The usual beneficiaries such as the euro couldn’t profit from today’s risk-on environment following the Trump-Xi Jinping armistice. EUR/USD initially did trend higher, boosted further by reports that the Italian PM Conte is preparing for a deficit of only 1.9%-2.0%. Such a move would indeed satisfy the EC’s demand and clear Italy from the worry radar at least for the short term. The overall positive momentum soon lost some of its mojo however. Investors welcome the recent developments in the trade conflict but rightly stay cautious ahead of difficult trade talks. EUR/USD peaked in morning trading hours before forfeiting virtually all of today’s gains. Clarida’s interview largely went unnoticed. The Fed vice chair said the economy is in a good shape and the (US) outlook looks very solid. He stressed the symmetric aspect of the inflation target, saying the Fed could operate “somewhat above 2% inflation”. On forward guidance Clarida suggested to keep the dot plot but its use/appearance might evolve over time. The pair changes hands near opening levels at 1.134. USD/JPY’s morning rebound lacked conviction and is trading in the 113.5-area. The Chinese yuan holds on more tightly to recent gains, trading at 6.88 USD/CNY.

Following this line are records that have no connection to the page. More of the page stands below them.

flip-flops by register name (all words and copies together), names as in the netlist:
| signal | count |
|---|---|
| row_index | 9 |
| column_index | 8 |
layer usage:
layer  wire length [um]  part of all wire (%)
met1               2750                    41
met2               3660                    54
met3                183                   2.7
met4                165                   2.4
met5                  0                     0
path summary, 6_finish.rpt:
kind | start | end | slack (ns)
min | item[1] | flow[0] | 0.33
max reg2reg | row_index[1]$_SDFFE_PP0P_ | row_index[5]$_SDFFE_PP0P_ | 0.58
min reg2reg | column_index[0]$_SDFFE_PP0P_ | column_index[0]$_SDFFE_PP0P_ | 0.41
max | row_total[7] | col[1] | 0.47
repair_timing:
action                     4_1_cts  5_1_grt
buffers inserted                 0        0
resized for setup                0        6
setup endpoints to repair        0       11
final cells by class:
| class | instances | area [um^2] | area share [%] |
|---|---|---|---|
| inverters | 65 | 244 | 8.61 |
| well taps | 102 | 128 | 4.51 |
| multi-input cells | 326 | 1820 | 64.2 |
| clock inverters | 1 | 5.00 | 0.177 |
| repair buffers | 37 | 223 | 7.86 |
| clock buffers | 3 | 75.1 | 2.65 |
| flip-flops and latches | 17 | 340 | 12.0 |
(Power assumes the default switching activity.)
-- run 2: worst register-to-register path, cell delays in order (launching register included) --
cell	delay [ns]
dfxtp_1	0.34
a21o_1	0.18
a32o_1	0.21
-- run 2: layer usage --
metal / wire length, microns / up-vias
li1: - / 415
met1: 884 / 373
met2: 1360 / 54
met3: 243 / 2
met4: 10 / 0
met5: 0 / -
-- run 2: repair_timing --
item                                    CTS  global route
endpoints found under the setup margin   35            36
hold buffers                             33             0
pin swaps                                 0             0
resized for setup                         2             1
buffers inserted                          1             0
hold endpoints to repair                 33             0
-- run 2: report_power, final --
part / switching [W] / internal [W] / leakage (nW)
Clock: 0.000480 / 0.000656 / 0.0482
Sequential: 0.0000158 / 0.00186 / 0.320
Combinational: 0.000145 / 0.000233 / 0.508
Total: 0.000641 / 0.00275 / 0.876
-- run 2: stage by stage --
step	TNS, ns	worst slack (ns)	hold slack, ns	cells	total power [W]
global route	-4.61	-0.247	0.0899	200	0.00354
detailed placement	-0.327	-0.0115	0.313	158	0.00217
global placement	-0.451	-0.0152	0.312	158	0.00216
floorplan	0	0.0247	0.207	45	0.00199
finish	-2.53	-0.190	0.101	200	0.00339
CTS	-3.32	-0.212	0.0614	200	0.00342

Sterling’s attempt to recover from Friday’s last minute hit failed despite today’s risk-on climate. A stronger (53.1) than expected (51.7) manufacturing PMI wasn’t able to change the pound’s fortune. Investors are fully focused on the crucial Brexit vote in the British Parliament next week. The Labour Party threatening with a vote of no confidence should Parliament reject the current deal, discomforts markets. Sterling also braces for the UK Attorney General Cox to give a “full and reasoned statement” on the legality of Brexit later today, despite requests of MP’s to publish his legal advice in full. Stakes are high, especially for the hard brexiteers since reports suggests that Cox in his advice warned the UK could be trapped “indefinitely” in a customs union with the EU. That would add further fuel to the fire and damage May’s campaign to broker the Brexit deal to Parliament. EUR/GBP is hovering near 0.892. Cables’ moves are significantly larger, filling bids at an 1.282 intraday high only to fall sharply to around 1.27 currently.

News Headlines

The ECB adopted legal acts on the regular five-yearly adjustment to its capital key and the contributions paid by the national central banks of the EU. These changes will have an impact on the ECB’s reinvestment policy which uses the capital key as distributive code. Italy, Portugal, Greece and Spain will have lower capital key’s going forward.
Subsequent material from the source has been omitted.